You are exactly right Howie. They're going to have to make it through a lot of 90 degree turns. And some maybe even more. They say they have been planning the move for about six months. I had to shoot a two-story house being moved down our main street. Man, that was a weird sight, but this is really going to be something.


----------



## Howie (May 25, 2010)

poopiekat: I remember reading that article . If I remember correctly when they were going to move the trailer out of the rest area the local sheriff said not on my roads. Further, these people went as far as Washington to try and get permission only to find out that the local sheriff had jurisdiction and they could not over rule him. He finally let the movers move to a RR about a mile away and that's how they got rid of it. When the cop saw the trailer the driver (who had made a pit stop) took off and never was found!
Correct me if I'm wrong. (G)


----------



## GregD (Oct 24, 2009)

Nobody watches Massive Moves on DIY network?

shopgurl - that looks like something from a Sci Fi movie!


----------



## Howie (May 25, 2010)

GregD: All massive moves are carefully planned and orchestrated.
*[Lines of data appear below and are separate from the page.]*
This design comes from an exercise in tuning for small area on the open sky130 flow, not from production work. Function was checked by simulation only, so behaviour that the tests miss may differ from the original. Power figures rest on the tool's default switching activity, not on a simulated workload.

// io_dma
module io_dma (
   input  wire         clk,
   input  wire         rst,
   input  wire [15:0]  cpu0_instr,
   input  wire         cpu0_mon,
   input  wire         cpu0_vld,
   input  wire [23:0]  cpu0_aj,
   input  wire [23:0]  cpu0_ak,
   output wire [23:0]  cpu0_ai,
   input  wire [15:0]  cpu1_instr,
   input  wire         cpu1_mon,
   input  wire         cpu1_vld,
   input  wire [23:0]  cpu1_aj,
   input  wire [23:0]  cpu1_ak,
   output wire [23:0]  cpu1_ai,
   input  wire [15:0]  in0_data,
   input  wire [15:0]  in1_data,
   input  wire [1:0]   in_vld,
   output wire [1:0]   in_rdy,
   output wire [15:0]  out0_data,
   output wire [15:0]  out1_data,
   output wire [1:0]   out_vld,
   input  wire [1:0]   out_rdy,
   output wire         mem_req,
   output wire         mem_wr,
   output wire [21:0]  mem_addr,
   output wire [63:0]  mem_wdata,
   input  wire         mem_ack,
   input  wire [63:0]  mem_rdata
);
clock: 6.0 ns
lec_check: 0
cap_margin: 20
core_margin: 2
core_utilization: 75
slew_margin: 20
standard.sh (not shown) runs the stock make flow with config.mk's settings and CLKGATE_MAP_FILE= SYNTH_SCRIPT=/design/flow/synth_recipe.tcl, a recipe that flattens the netlist after the stock synthesis.
==> flow/flow/run.sh <==
#!/bin/bash
# Own layout flow: the standard synthesis, then a re-mapping of its combinational logic
# (flip-flop instances kept as they are), then the standard ORFS steps with small port buffers
# and a lighter clock tree. Each tool's output goes to a log file in this folder.
set -euo pipefail
W=$PWD
R=$W/orfs/results/$FLOW_PLATFORM/io_dma/base
LIB=$FLOW_HOME/platforms/sky130hd/lib/sky130_fd_sc_hd__tt_025C_1v80.lib
ABC_SCRIPT=$W/flow/resyn.abc
LAYOUT_VARS=(
  "BUFFER_PORTS_ARGS=-buffer_cell sky130_fd_sc_hd__buf_1"
  "CTS_ARGS=-sink_clustering_enable -repair_clock_nets -dont_use_dummy_load -buf_list {sky130_fd_sc_hd__clkbuf_4 sky130_fd_sc_hd__clkbuf_8} -sink_clustering_size 20 -sink_clustering_max_diameter 50"
)

# 1. Standard synthesis, unchanged
bash standard.sh synth > $W/1_standard_synth.log 2>&1
cp $R/1_2_yosys.v $W/std_1_2_yosys.v

# 2. Re-map the combinational cells; flip-flops and tie cells stay as black boxes
# The standard synthesis's own dont_use list, as its ABC call was given it
DONT_USE=$(grep -o -- "-dont_use [^ ]*" $W/orfs/logs/$FLOW_PLATFORM/io_dma/base/1_2_yosys.log | sort -u | tr '\n' ' ')
SEQ=$(grep -o 'sky130_fd_sc_hd__[a-z0-9_]*' $W/std_1_2_yosys.v | sort -u | grep -E '__(dfxtp|dfrtp|dfstp|dfbbp|dfrbp|dfsbp|dfxbp|edfxtp|edfxbp|sdf|sedf|dl|conb)' | tr '\n' ' ')
cat > $W/resyn.ys <<EOT
read_liberty -ignore_miss_func $LIB
blackbox $SEQ
read_verilog $W/std_1_2_yosys.v
hierarchy -top $FLOW_TOP
flatten
opt_clean
techmap
opt -fast
abc -script $ABC_SCRIPT -liberty $LIB $DONT_USE -D 6000
read_liberty -lib -overwrite $LIB
opt_clean -purge
hilomap -singleton -hicell sky130_fd_sc_hd__conb_1 HI -locell sky130_fd_sc_hd__conb_1 LO
insbuf -buf sky130_fd_sc_hd__buf_4 A X
opt_clean -purge
rename -hide w:*.*
check -assert -mapped
stat -liberty $LIB
write_verilog -noattr -nohex -nodec $W/resyn_1_2_yosys.v
EOT
ok=0
if yosys -s $W/resyn.ys > $W/2_resyn.log 2>&1; then
  # Keep the result only if its flip-flops are exactly the standard synthesis's
  regs() { grep -E "^\s*sky130_fd_sc_hd__[a-z0-9_]+ " "$1" | grep -E "$(echo $SEQ | tr ' ' '|' | sed 's/|$//')" | grep -v conb | sed 's/  *(\s*$//;s/^ *//' | sort; }
  regs $W/std_1_2_yosys.v > $W/regs_std.txt
  regs $W/resyn_1_2_yosys.v > $W/regs_resyn.txt
  if [ -s $W/regs_std.txt ] && cmp -s $W/regs_std.txt $W/regs_resyn.txt; then ok=1; fi
fi
echo "resynthesis used: $ok" | tee $W/resyn_used.txt
if [ $ok = 1 ]; then
  cp $W/resyn_1_2_yosys.v $R/1_2_yosys.v
  rm -f $R/1_synth.odb $R/1_synth.sdc
fi

# 3. Layout
bash standard.sh "${LAYOUT_VARS[@]}" finish > $W/3_layout.log 2>&1
Other scripts of this flow, unchanged in this note and not shown: flow/flow/resyn.abc
The baseline finished with timing, DRC and antenna clean.
==> next run, changes <==
--- a/flow/design.v
+++ b/flow/design.v
@@ -37,14 +37,16 @@
    wire c0_wca = c0_v & (cpu0_instr[15:6] == 10'o0010);
    wire c0_wcl = c0_v & (cpu0_instr[15:6] == 10'o0011);
    wire c0_rd  = c0_v & (cpu0_instr[15:9] == 7'o033);
    wire c1_wca = c1_v & (cpu1_instr[15:6] == 10'o0010);
    wire c1_wcl = c1_v & (cpu1_instr[15:6] == 10'o0011);
    wire c1_rd  = c1_v & (cpu1_instr[15:9] == 7'o033);
    wire c0_any = c0_wca | c0_wcl | c0_rd;    
+   wire c0_int = (cpu0_instr[5:0] == 6'd0);
+   wire c1_int = (cpu1_instr[5:0] == 6'd0);
    logic        r_wca, r_wcl, r_rd0, r_rd1, r_int;
    logic [3:0]  r_sel;    
    logic [21:0] r_val;
    always_ff @(posedge clk)
    begin
       if (rst)
       begin
@@ -56,16 +58,17 @@
       else
       begin
          r_wca <= c0_any ? (c0_wca & c0_ok) : (c1_wca & c1_ok);
          r_wcl <= c0_any ? (c0_wcl & c0_ok) : (c1_wcl & c1_ok);
          r_rd0 <= c0_rd;
          r_rd1 <= !c0_any & c1_rd;
       end
-      r_int <= c0_any ? (cpu0_instr[5:0] == 6'd0) : (cpu1_instr[5:0] == 6'd0);
-      r_sel <= c0_any ? ({3'd0, c0_ok} << cpu0_aj[1:0]) : ({3'd0, c1_ok} << cpu1_aj[1:0]);
+      r_int <= c0_any ? (c0_rd & c0_int) : (c1_rd & c1_int);
+      r_sel <= c0_any ? ({3'd0, c0_ok & !(c0_rd & c0_int)} << cpu0_aj[1:0])
+                      : ({3'd0, c1_ok & !(c1_rd & c1_int)} << cpu1_aj[1:0]);
       r_val <= c0_any ? cpu0_ak[21:0] : cpu1_ak[21:0];
    end
    logic [3:0]       active;
    logic [3:0]       intv;
    logic [3:0][21:0] ca;
    logic [3:0][21:0] cl;
    localparam logic [1:0] IDLE = 2'd0, FETCH = 2'd1, FORWARD = 2'd2;
@@ -150,16 +153,15 @@
             end
             if (r_wcl && r_sel[i])
                cl[i] <= r_val;
          end
       end
    end
    logic [23:0] ai0, ai1;
-   wire  [21:0] rd_res = r_int ? (any_int ? {18'd0, 2'b10, int_idx} : 22'd0)
-                                : ca_r;
+   wire  [21:0] rd_res = ca_r | {18'd0, r_int & any_int, 1'b0, {2{r_int}} & int_idx};
    always_ff @(posedge clk)
    begin
       if (rst)
       begin
          ai0 <= '0;
          ai1 <= '0;
       end
=> Global-route usage rose by 2.4 points. Wire length climbs by about 6%. Worst setup slack is worse by 0.062 ns. Utilization rose by 0.66 points. Power is higher by about 0.33%. First-iteration DRC count decreases by 18%. Sequential power barely changes. Synthesized cell count stays flat. Via count rises by 1.2%. Sequential share of layout area is lower by 0.46 points.

* * *

io_dma again, from the RTL that the note above started with.
export LEC_CHECK = 0
export CAP_MARGIN = 20
export CORE_MARGIN = 2
export CORE_UTILIZATION = 65
export SLEW_MARGIN = 20
create_clock -name core_clock -period 6.0 [get_ports {clk}]
==> flow/flow/resyn.abc <==
strash
&get -n
&fraig -x
&put
scorr
dc2
strash
&get -n
&deepsyn -T 60
&dch -f
&nf -R 1000
&put
Scripts as last shown in full above: flow/flow/run.sh
Edit:
--- a/flow/design.v
+++ b/flow/design.v
@@ -38,12 +38,14 @@
    wire c0_wcl = c0_v & (cpu0_instr[15:6] == 10'o0011);
    wire c0_rd  = c0_v & (cpu0_instr[15:9] == 7'o033);
    wire c1_wca = c1_v & (cpu1_instr[15:6] == 10'o0010);
    wire c1_wcl = c1_v & (cpu1_instr[15:6] == 10'o0011);
    wire c1_rd  = c1_v & (cpu1_instr[15:9] == 7'o033);
    wire c0_any = c0_wca | c0_wcl | c0_rd;    
+   wire c0_int = (cpu0_instr[5:0] == 6'd0);
+   wire c1_int = (cpu1_instr[5:0] == 6'd0);
    logic        r_wca, r_wcl, r_rd0, r_rd1, r_int;
    logic [3:0]  r_sel;    
    logic [21:0] r_val;
    always_ff @(posedge clk)
    begin
       if (rst)
@@ -57,14 +59,15 @@
       begin
          r_wca <= c0_any ? (c0_wca & c0_ok) : (c1_wca & c1_ok);
          r_wcl <= c0_any ? (c0_wcl & c0_ok) : (c1_wcl & c1_ok);
          r_rd0 <= c0_rd;
          r_rd1 <= !c0_any & c1_rd;
       end
-      r_int <= c0_any ? (cpu0_instr[5:0] == 6'd0) : (cpu1_instr[5:0] == 6'd0);
-      r_sel <= c0_any ? ({3'd0, c0_ok} << cpu0_aj[1:0]) : ({3'd0, c1_ok} << cpu1_aj[1:0]);
+      r_int <= c0_any ? (c0_rd & c0_int) : (c1_rd & c1_int);
+      r_sel <= c0_any ? ({3'd0, c0_ok & !(c0_rd & c0_int)} << cpu0_aj[1:0])
+                      : ({3'd0, c1_ok & !(c1_rd & c1_int)} << cpu1_aj[1:0]);
       r_val <= c0_any ? cpu0_ak[21:0] : cpu1_ak[21:0];
    end
    logic [3:0]       active;
    logic [3:0]       intv;
    logic [3:0][21:0] ca;
    logic [3:0][21:0] cl;
@@ -151,14 +154,13 @@
             if (r_wcl && r_sel[i])
                cl[i] <= r_val;
          end
       end
    end
    logic [23:0] ai0, ai1;
-   wire  [21:0] rd_res = r_int ? (any_int ? {18'd0, 2'b10, int_idx} : 22'd0)
-                                : ca_r;
+   wire  [21:0] rd_res = ca_r | {18'd0, r_int & any_int, 1'b0, {2{r_int}} & int_idx};
    always_ff @(posedge clk)
    begin
       if (rst)
       begin
          ai0 <= '0;
          ai1 <= '0;
Register-to-register slack improved by 80 ps.
Design area rises by 0.50%.
Die area stays flat.
Clock power is about the same.
Power rose by 0.35%.
Critical path depth came out higher by 6.

==> afterwards: timing with drivers on the ports <==
How much do the figures lean on ideal ports? The routed layouts below were timed once more, with nothing changed but the port constraints. Step 1: set_driving_cell puts a clkbuf_16 on clk and a buf_2 on each other input, an assumption about the parent block. Step 2 times the ports against the registers' clock, not the clock port: input delays grow and output delays shrink by t, the midpoint of the rising clock arrivals with the driver on. Three values: no drivers, after step 1, after step 2; two values: the first two.
| run | shift t [ns] | setup slack, ns | worst setup path at the end | worst register clock-pin slew, ns | cell pins on the clock port's net |
|---|---|---|---|---|---|
| the first run of note 1 | 0.629 | 0.412 / 0.412 / 0.412 | register to register | 0.12 / 0.12 | 1 |
| the second run of note 1 | 0.637 | 0.350 / 0.350 / 0.350 | register to register | 0.12 / 0.12 | 1 |
| the first run of note 2 | 0.687 | 0.275 / 0.275 / 0.275 | register to register | 0.12 / 0.12 | 1 |
| the second run of note 2 | 0.699 | 0.358 / 0.358 / 0.358 | register to register | 0.12 / 0.12 | 1 |
After both steps every run listed still meets setup and hold.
For the guys involved with them,they are an everyday thing. TV adds the drama.


----------



## juniorjock (Feb 3, 2008)

Well, here's a video. You have to scroll down to it and wait for an adv. to show. Looks pretty big.

http://www.citizentribune.com/news/index.asp


----------



## Howie (May 25, 2010)

ok, I watched the video and read what it says. It's still hard to believe that this trailer was longer than a football field. Even though I don't believe everything I read, I'll stand corrected on this.( I did go to Barnharts website and didn't find any mention of this project,it may be too new for them to have posted it yet)


----------



## juniorjock (Feb 3, 2008)

225 feet does not = a football field.


----------



## Howie (May 25, 2010)

well the newspaper article said 365 feet. that's longer than a football field.


----------



## juniorjock (Feb 3, 2008)

Read the thread.


----------



## Howie (May 25, 2010)

yes you are completely correct , I stand corrected, I appologise. have a great day


----------



## Magnum (Feb 5, 2010)

Oh Sorry. I just saw the Post Title and thought you were talking about something else. Have to go and check on the "Site Feedback" Forum. Haven't been in there for a while. Did I see something posted about that in Coffee Lounge? I'll have mine Black TO GO Please.


----------



## juniorjock (Feb 3, 2008)

Well, this thing has finally made it to it's destination and now the numbers the newspaper are reporting are a hell of a lot more believable than they were at first.

Here are the numbers from today's newspaper. It weighs 400-ton (that's a heck of a lot different than the 600,000-tons they reported in the first several stories about this thing). The rig was 265 feet long, 22 feet wide and over 17 feet high. It traveled from Knox County, TN to Wise County, VA and took more than two weeks (but they didn't move it during the July 4th weekend). It is called a "stator". The paper says, "the stator's journey began halfway around the world after its manufacture by Toshiba in Japan. It was then shipped to Port Allen, La. and taken by barge to a dock on the French Broad River east of downtown Knoxville, TN, where it arrived in February." 
"Six months of planning went into the final over-land leg of its journey to Dominion's Virginia Hybrid Energy Center being built new St. Paul, VA. The $1.8 billion, 585 megawatt, coal-fired power plant is to be operational in 2012." 
"The hauling rig was powered by two monster trucks manufactured by the Pacific Truck & Trailer Co., "Big Daddy" a 700 horsepower and "Big John" at 600 horsepower." 
"Numerous state police units, utility bucket trucks and escort vehicles of Barnhart Crane & Rigging - the heavy haul company in charge of the over-land move, accompanied the rig on its journey." 
"Barnhart manager Tim Fielder said the Knoxville-to-Wise County haul was the longest of this weight in the 41-year history of his company."

I have some photos, but haven't had a chance to load them on my computer. When I do, I'll post them.


----------



## sawblade1 (Feb 11, 2010)

please post pictures I like seeing things like this it's sorta my hobby with my model trains to make models like this for my train layout


----------